A character's dying and being resurrected is not exactly a new occurrence in either science fiction or fantasy. Following the framework expressed in Joseph Campbell's The Hero with a Thousand Faces, the real point should be that Starbuck is being used in the story to bring back some message to the community that resolves some major problem.
Let's look at what Starbuck does that is unique for her character. She is some sort of tactical genius, for instance, only her team survives the storming of the Cylon base holding the child that is everyone's hope hostage. We observe that the order of events seems to be that Starbuck uses various revelations and her tactical genius to ensure that the Cylons ability to resurrect is destroyed forever, and only then can she have the insight that she knows the coordinates to our Earth.
What is so terrible about the Cylons resurrection, after all, a form of it is basically the dream of some in this world who wish to have their consciousness preserved forever in some sort of machine form. But it's not hard to see in other science fiction such as the Japanese Ghost in the Shell an objection, which one can hear in the speech of the Puppet Master when he declares that life must involve dying and reproduction similar to how biological lifeforms use DNA, NOT preservation of a program which can be corrupted. Cylon resurrection then represents anti-life, and it's not hard to see in Ron Moore's series how anti-life is eventually self-destructive to itself.

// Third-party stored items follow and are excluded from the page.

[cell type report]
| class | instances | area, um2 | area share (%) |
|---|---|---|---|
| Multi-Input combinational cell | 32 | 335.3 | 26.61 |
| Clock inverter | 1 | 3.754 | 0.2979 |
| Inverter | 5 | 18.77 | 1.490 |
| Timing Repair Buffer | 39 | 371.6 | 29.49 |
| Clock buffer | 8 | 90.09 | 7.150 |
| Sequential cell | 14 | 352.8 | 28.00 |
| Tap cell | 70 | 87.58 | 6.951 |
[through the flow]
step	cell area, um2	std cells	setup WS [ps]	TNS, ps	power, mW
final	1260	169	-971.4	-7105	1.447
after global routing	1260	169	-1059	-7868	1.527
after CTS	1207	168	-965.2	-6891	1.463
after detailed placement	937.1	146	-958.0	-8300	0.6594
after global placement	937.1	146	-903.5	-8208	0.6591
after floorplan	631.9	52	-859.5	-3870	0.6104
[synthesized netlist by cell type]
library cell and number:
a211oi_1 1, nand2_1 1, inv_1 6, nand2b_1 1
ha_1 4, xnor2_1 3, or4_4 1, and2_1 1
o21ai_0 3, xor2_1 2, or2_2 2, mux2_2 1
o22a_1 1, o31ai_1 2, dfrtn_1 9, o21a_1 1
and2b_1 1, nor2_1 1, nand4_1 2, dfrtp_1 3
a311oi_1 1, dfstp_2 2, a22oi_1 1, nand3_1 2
## design/flow/run.sh

```bash
#!/bin/bash
# OpenROAD 26Q1-2900-gdf79404cd8, Yosys 0.63+post, stock flow scripts
make -C /OpenROAD-flow-scripts/flow DESIGN_CONFIG=/design/flow/config.mk WORK_HOME=/design/flow/orfs finish
```

## design/flow/config.mk

```make
export PLATFORM = sky130hd
export DESIGN_NAME = f_veri_mod
export DESIGN_NICKNAME = f_veri_mod
export VERILOG_FILES = /design/flow/design.v
export SDC_FILE = /design/flow/constraint.sdc
export NUM_CORES = 4
export LEC_CHECK = 1
export CORE_AREA = 10 10 70 70
export DIE_AREA = 0 0 80 80
```

## design/flow/constraint.sdc

```tcl
current_design f_veri_mod

set clk_period 1.9
set clk_io_pct 0.2

create_clock -name clk0 -period $clk_period [get_ports {clk}]

set non_clock_inputs [all_inputs -no_clocks]
set_input_delay [expr $clk_period * $clk_io_pct] -clock clk0 $non_clock_inputs
set_output_delay [expr $clk_period * $clk_io_pct] -clock clk0 [all_outputs]
```
**design.v**
```verilog
module AccessCtrl(Pass, B_bp, Bp_2, clk, rst, timeout, OneSec2, BO_2, reconfig, enable, enable2, win_rst, clear_load, clear_digit, clear_time, red_light, green_light, LED_1, LED_2, LED_3);
	input B_bp, Bp_2, clk, rst, timeout, OneSec2;
	input [3:0] Pass;
	output red_light, green_light, BO_2, enable, enable2, reconfig, win_rst, clear_load, clear_digit, clear_time, LED_1, LED_2, LED_3;
	reg red_light, green_light, BO_2, enable, enable2, reconfig, win_rst,clear_load, clear_digit, clear_time, LED_1, LED_2, LED_3;
	reg sfsg;
	reg [3:0] state;
	parameter First = 4'b0000, Second = 4'b0001;
	parameter Third = 4'b0010, Fourth = 4'b0011;
	parameter Check = 4'b0100, Approve = 4'b0101;
	parameter Deny = 4'b0110, LoadTimer = 4'b0111;
	parameter GameStart = 4'b1000, GameOver = 4'b1001;
	parameter GameStatus = 4'b1010, CheckStatus_1 = 4'b1011; 
	parameter Pause = 4'b1100, CheckStatus_2 = 4'b1101;
	always @(posedge clk)
		begin
		  if(rst == 0)
		    begin
		      state <=First;
		    end
		  else
		    begin
		      case(state)
			First:
			  begin
			    sfsg <= 1;
			    clear_digit <= 1;
			    clear_load <= 1;
			    clear_time <= 1;
			    BO_2 <= 0;
			    reconfig <= 0;
			    enable <= 0;
			    enable2 <= 0;
			    win_rst <= 1;
			    red_light <= 1;
		            green_light <= 0;
			    if (B_bp == 0)
			      begin
				state <= First;
			      end
			    else
			      begin
				if(Pass == 1)
				  begin
				  end
				else
				  begin
				    sfsg <= 0;
				  end
				state <= Second;
			      end
			  end
			Second:
			  begin
				 if (B_bp == 0)
			      begin
				state <= Second;
			      end
			    else
			      begin
				if(Pass == 2)
				  begin
				  end
				else
				  begin
				    sfsg <= 0;
				  end
				state <= Third;
			      end
			  end
			Third:
			  begin
            clear_digit <= 0;
				clear_load <= 0;
				clear_time <= 0;
			    if (B_bp == 0)
			      begin
				state <= Third;
			      end
			    else
			      begin
				if(Pass == 3)
				  begin
				  end
				else
				  begin
				    sfsg <= 0;
				  end
				state <= Fourth;
			      end
			  end
			Fourth:
			  begin
			    if (B_bp == 0)
			      begin
				state <= Fourth;
			      end
			    else
			      begin
				if(Pass == 4)
				  begin
				  end
				else
				  begin
				    sfsg <= 0;
				  end
				state <= Check;
			      end
			  end
			Check:
			  begin
			    if (sfsg == 1)
			      begin
				state <= Approve;
			      end
			    else
			      begin
			        state <= Deny;
			      end
			  end
			Deny:
			  begin
			    if (B_bp == 0)
			      begin
				state <= Deny;
			      end
			    else
			      begin
				state <= First;
			      end
			  end
			Approve:
			  begin
			    red_light <= 1'b0;
			    green_light <= 1'b1;
			    state <= LoadTimer;
				 clear_time <= 0;
			  end
			LoadTimer:
			  begin
			    clear_load <= 0;
			    reconfig <= 1;
			    win_rst <= 1;
			    LED_1<= 1;
			    if (B_bp == 1)
			      begin
				state <= GameStart;
			      end
			    else
			      begin
				state <= LoadTimer;
			      end			    
			  end
			GameStart:
			  begin
			    reconfig <= 0;
			    LED_2 <= 1;
			    LED_1 <= 0;
			    BO_2 <= Bp_2;
			    enable <= 1;
			    win_rst <= 0;
			    if(B_bp == 1)
			      begin			
				BO_2 <= 0;
			        enable <= 0;
				state <= GameStatus;
						enable2 <= 1; 
			      end
			    else if(timeout == 1)
			      begin
				state <= GameOver;
			      end
			    else
			      begin
				state <= GameStart;
			      end
			  end
			GameStatus:
			  begin
			    reconfig <= 0;
			    BO_2 <= 0;
			    if(OneSec2 == 1)
			      begin
			        enable2 <= 0;
			        clear_time <= 1;
					  state <= Pause;
			      end
			    else if(B_bp == 1)
			      begin
				state <= CheckStatus_1;
				clear_time <= 1;				
			      end
			    else
			      begin
				state <= GameStatus;
			      end
			   end			
			CheckStatus_1:
			  begin
			    state <= CheckStatus_2;
			  end
			CheckStatus_2:
			  begin
			    clear_time <= 0;
				 if(OneSec2 == 1)
			      begin
			        state <= Approve;
				clear_load <= 1;
			      end
			    else if(B_bp == 1)
			      begin
				state <= First;
			      end
			    else
			      begin
				state <= CheckStatus_2;
			      end			    
			  end
			Pause:
			  begin
			    if(B_bp == 1)
			      begin
				state <= GameStart;
				clear_load <=0;
				clear_time <= 0;
			      end
			    else
			      begin
				state <= Pause;
				clear_time <= 0;
			      end
			  end
			GameOver:
			  begin
			    reconfig <= 0;
			    LED_3 <= 1;
			    LED_2 <= 0;
			    BO_2 <= 0;
			    enable <= 0;
			    if(B_bp == 1)
			      begin
				state <= Approve;
				clear_load <= 1;
			      end
			    else
			      begin
				state <= GameOver;
			      end
			  end
			default:
			  begin
			    red_light <= 1'b1;
			    green_light <= 1'b0;
			    state <= First;
			  end
		      endcase
		    end
		end
endmodule
```
File: ./design.v
module cdmod(rst, clear_digit, clk, switch_num3, switch_num4, reconfig, OneSec, timeout, num_out_1st, num_out_2nd);
input rst, clk, reconfig, OneSec, clear_digit;
input [3:0]switch_num3;
input [3:0]switch_num4;
output [3:0]num_out_1st;
output [3:0]num_out_2nd;
output timeout;
wire decrement, No_borrow;
wire port1, port2;
assign port1 = 1;
cdtimer FirstDigit(rst, clear_digit, clk, OneSec, No_borrow, reconfig, switch_num3, decrement, num_out_1st, timeout);
cdtimer SecondDigit(rst, clear_digit, clk, decrement, port1, reconfig, switch_num4, port2, num_out_2nd, No_borrow);
endmodule
module cdtimer(rst, clear_digit, clk, decrement_in, No_borrow_in, reconfig, num_in, decrement_out, num_out, No_borrow_out);
input rst, clk, decrement_in, reconfig, No_borrow_in, clear_digit;
input [3:0]num_in;
output decrement_out, No_borrow_out;
output [3:0]num_out;
reg decrement_out, No_borrow_out;
reg [3:0]num_out;
	always@(posedge clk) begin
	  if (rst == 0) begin
	    num_out <= 0;
	    decrement_out <= 0;
	    No_borrow_out <= 0;
	  end
	  else if (clear_digit == 1) begin
	    num_out <= 0;
	    decrement_out <= 0;
	    No_borrow_out <= 0;
	  end
	  else begin    
	    No_borrow_out <= 0;
	    if(reconfig == 1) begin
	      if(num_in > 9)begin
	      num_out <= 9;
	      end
	      else if(num_in == 0)begin
		    num_out <= num_in;
	      end
	      else begin
		    num_out <= num_in;
	      end
	    end
	    else begin
	     if(decrement_in == 1) begin
	       if(num_out != 0) begin
		 num_out <= num_out - 1;
	       end
	       else begin
		 if(No_borrow_in == 0) begin
		   num_out <= 9;
		   decrement_out <= 1;
		 end
		 else begin
		   decrement_out <= 0;
		   No_borrow_out <= 1;
		 end
	       end		  
	      end	  
	     else begin
	       if(num_out == 0 && No_borrow_in == 1)begin
	       No_borrow_out <= 1;
	       end
	       num_out <= num_out;
	       decrement_out <= 0;
	     end
           end
	  end
	end
endmodule  
File: ./run.sh
#!/bin/bash
# OpenROAD 26Q1-2900-gdf79404cd8, Yosys 0.63+post, stock flow scripts
make -C /OpenROAD-flow-scripts/flow DESIGN_CONFIG=/design/flow/config.mk WORK_HOME=/design/flow/orfs finish
File: ./config.mk
export PLATFORM = sky130hd
export DESIGN_NAME = cdmod
export DESIGN_NICKNAME = cdmod
export VERILOG_FILES = /design/flow/design.v
export SDC_FILE = /design/flow/constraint.sdc
export NUM_CORES = 4
export LEC_CHECK = 1
export CORE_AREA = 10 10 70 70
export DIE_AREA = 0 0 80 80
File: ./constraint.sdc
current_design cdmod

set clk_period 1.8
set clk_io_pct 0.2

create_clock -name clk0 -period $clk_period [get_ports {clk}]

set non_clock_inputs [all_inputs -no_clocks]
set_input_delay [expr $clk_period * $clk_io_pct] -clock clk0 $non_clock_inputs
set_output_delay [expr $clk_period * $clk_io_pct] -clock clk0 [all_outputs]
==> results.yml <==
# synthesis and place-and-route metrics
status:
  status: "finished, final reports clean"
cells_and_area:
  fillers: 389
  area.sequential_um2: 220
  fin_cells: 143
  synthToLayoutAreaGrowth_pct: 51.5
  final_area_um2: 910
  utilization: 0.266
  drive_above_1_share: 0.0928
  logic_area_um2: 354
synthesis:
  synth_cells: 71
  yosysUniqueCellTypes: 28
  ys_cells: 71
  synth.avg_cell_area_um2: 8.46
  seq_area_frac_synth: 0.367
  numSynthFlops: 11
  ys_warn_count: 1
  syn_area_um2: 601
  ys_area_um2: 601
flow_run:
  openroad.warnings: 26
  max_cap_viol_count: 0
worst_setup_path:
  cp_max_fo: 4
  cp-start-kind: "flop"
  regToRegSetupSlack_ps: 190
  path_cells: "inv_1 -> ha_1 -> or3b_1 -> a311o_1 -> a21oi_1"
  timing.rr.end: "SecondDigit.num_out[1]"
  endpoint_kind: "flop"
  worst-path-stages: 5
  cpPeakStageDelay_ps: 430
  required_ps: 1990
  cp_top_family: "AND-OR/OR-AND gates"
  arrival_ps: 1800
  ff2ff_path_depth: 5
  reg2reg_from: "SecondDigit.num_out[0]"
  cp_slowest_cell: "or3b_1"
  worst-setup-path-type: "flop to flop"
  crit_buf_inv: 1
clocking:
  hold_buffers: 0
  htreeDepth: 1
  cts.sinks: 11
  post_cts_resized: 0
  cts_tree: "built"
  cts-buffers-inserted: 3
  clkTransAtPathRegs_ps: 70
  clk_path_buf_depth: 2
  post_cts_buffers: 0
  clk_latency_ps: 260
  root_buffer: "clkbuf_4"
floorplanning:
  core_um2: 3420
  chipArea_um2: 6400
  ioPinCount: 22
  chipHeight_um: 80
  initial_core_util: 0.176
  rows: 21
  fp.dieW_um: 80
sta:
  finalCriticalPeriod_ps: 1610
  hold_viol: 0
  rsz0062_at_grt: "false"
  finalMaxSlewViolations: 0
  setup_viol: 0
  setup_ws_ps: 192
  tightest_slew_ps: 452
  finalCritPeriodShare: 0.894
  finClkSkew_ps: 0.952
  timing.hold.ws_ps: 608
  max_slew_margin: 0.699
  setup_tns_ps: 0
  fmax_mhz: 622
grt:
  grt.total_usage: 0.0514
  grt_use_met1: 0.0661
  grt_most_used_layer: "met2"
  grt_pass1_vias: 606
  grtUsageMet2: 0.0835
  met3_usage: 0.0136
  grt_max_degree: 12
  antenna_found_initial: 0
  grt_pass1_wl_mm: 2.80
  gr-total-overflow: 0
hold_path:
  hold_path_depth: 2
  holdPathEnd: "FirstDigit.num_out[1]"
  min_from: "FirstDigit.num_out[1]"
  hold_path_class: "flop to flop"
detailed_routing:
  dr.pass1.iters: 4
  via_count: 598
  routed_wl_mm: 1.66
  routedWlPerCell_um: 11.6
  route.detailed.drc: 0
  drt-initial-drc-count: 19
  antenna_left: 0
  avgViaCountPerCell: 4.18
  diodes: 0
pwr:
  p_leak_nw: 0.328
  p_sw_mw: 0.140
  p_int_mw: 0.408
  switching_share: 0.256
  p_comb_frac: 0.211
  ir_drop_uv: 140
  power_density_nw_per_um2: 603
  seqPwrFrac: 0.481
  power_mw: 0.548
  p_clk_frac: 0.308
placement:
  dpl.cell_count: 139
  dp_slack_ps: 70.9
  hpwl_mm: 1.33
  io_buffers: 21
  placed_area_um2: 883
  place_congestion: 0.828
==> worst register-to-register path, stage by stage (launching register included) <==
cell and delay [ps]:
dfxtp_1 320, inv_1 110, ha_1 200, or3b_1 430, a311o_1 370, a21oi_1 110
==> cells in the final DEF (no fill, tap or decap), drive strengths merged, types with 2 or more instances in the layout <==
cell,instances
clkdlybuf4s50,21
dfxtp,11
a21oi,8
nand2b,6
inv,5
nor2,5
o21ai,5
nor3,4
clkbuf,4
buf,3
nor3b,3
nand2,2
a221oi,2
or4b,2
a211oi,2
ha,2
==> worst max-delay path by stage <==
| stage | from | end |
|---|---|---|
| after CTS | SecondDigit.num_out[0] | SecondDigit.num_out[1] |
| after global routing | SecondDigit.num_out[0] | SecondDigit.num_out[1] |
| final | SecondDigit.num_out[0] | SecondDigit.num_out[1] |
==> routing by layer <==
layer  vias up  wire length (um)  part of all wire
met1       267               808              0.49
met3         2                77             0.046
met4         0                31             0.019
met5         -                 0                 0
met2        17               740              0.45
li1        312                 -                 -
==> kinds of logic after synthesis <==
| family | synth area share |
|---|---|
| fa+ha+maj | 0.0417 |
| xor+xnor | 0.0146 |
| simple gates | 0.294 |
| compound gates | 0.240 |
| buf+inv | 0.0438 |
| flops | 0.367 |
==> flip-flops by register name (all words and copies together), names as in the netlist <==
name,flops
FirstDigit.No_borrow_out,1
FirstDigit.decrement_out,1
FirstDigit.num_out,4
SecondDigit.No_borrow_out,1
SecondDigit.num_out,4
==> power by group through the flow <==
stage	Sequential (mW)	Combinational (mW)	Clock (mW)
5_1_grt	0.266	0.129	0.191
6_report	0.264	0.116	0.169
4_1_cts	0.264	0.117	0.178
==> Yosys cell counts, drive strengths merged <==
| master | instances | area [um2] |
|---|---|---|
| inv | 5 | 18.8 |
| ha | 2 | 25.0 |
| or4 | 1 | 11.3 |
| a21oi | 8 | 40.0 |
| o21ai | 5 | 25.0 |
| dfxtp | 11 | 220 |
| a21boi | 1 | 7.51 |
| o21a | 1 | 7.51 |
| a221oi | 2 | 17.5 |
| clkbuf | 2 | 7.51 |
| or3b | 1 | 8.76 |
| nor3 | 4 | 20.0 |
| nor3b | 3 | 32.5 |
| nand2b | 6 | 37.5 |
| a22oi | 1 | 7.51 |
| nor4 | 1 | 6.26 |
| or4b | 2 | 20.0 |
| a21o | 1 | 7.51 |
| a311o | 1 | 10.0 |
| nor2b | 1 | 6.26 |
| nor2 | 5 | 18.8 |
| nand3b | 1 | 7.51 |
| xnor2 | 1 | 8.76 |
| a31oi | 1 | 6.26 |
| a211oi | 2 | 15.0 |
| nand2 | 2 | 7.51 |
==> final cells by class <==
type                    count  share of cell area
multi-input cells          53               0.389
repair buffers             24               0.256
flip-flops and latches     11               0.242
well taps                  46              0.0633
clock buffers               4              0.0289
inverters                   5              0.0206
Power is estimated from default activity; no workload was simulated.
===== design/flow/design.v =====
module CoReg_unit(
    input           clk,
    input   [ 4:0 ] rd,
    input   [31:0 ] data_des,
    input           data_valid,
    input   [ 4:0 ] rs1pred,
    output  [31:0]  data_rs1pred
);
    (* ram_style = "block" *) reg     [31:0]  xreg[0:31];        
    integer i;
    initial begin
        for (i = 0; i < 32; i = i + 1) begin
            xreg[i] = 32'h00000000;
        end
    end
    assign  data_rs1pred=   xreg[rs1pred];
    always @(posedge clk) begin
        if(data_valid) 
            xreg[rd] <= data_des;
    end
endmodule

===== design/flow/run.sh =====
#!/bin/bash
# OpenROAD 26Q1-2900-gdf79404cd8, Yosys 0.63+post, stock flow scripts
make -C /OpenROAD-flow-scripts/flow DESIGN_CONFIG=/design/flow/config.mk WORK_HOME=/design/flow/orfs finish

Starbuck is life's answer to anti-life. There's no perfection, but we see at least twice that Starbuck has to come to terms with her past, both her mother and her absentee father, and all the terrible things that have made her what she is, because that is the way of life.
But how does life performs such miracles. In my interpretation, a theme that one can see in authors such as Charles Stross, what we see in Ron Moore's Battlestar Galactica is a brief snapshot in the timeline of life that evolves in some distant future to some entity beyond time and space, something that can be called Life. The alternate versions of Baltar and Six who comment at the end on humanity are the developing consciousness of this entity. This entity Life then when is able to create itself--it is able to perform various miracles and induce various revelations in its past. Starbuck is therefore an angel of Life, an angel of death to the anti-life.
But what is Starback reconciling then. What her character shows as a revelation is a theme as old as the oldest of human stories, from the Epic of Gilgamesh at least to now, the struggle with death, and the meaning of life.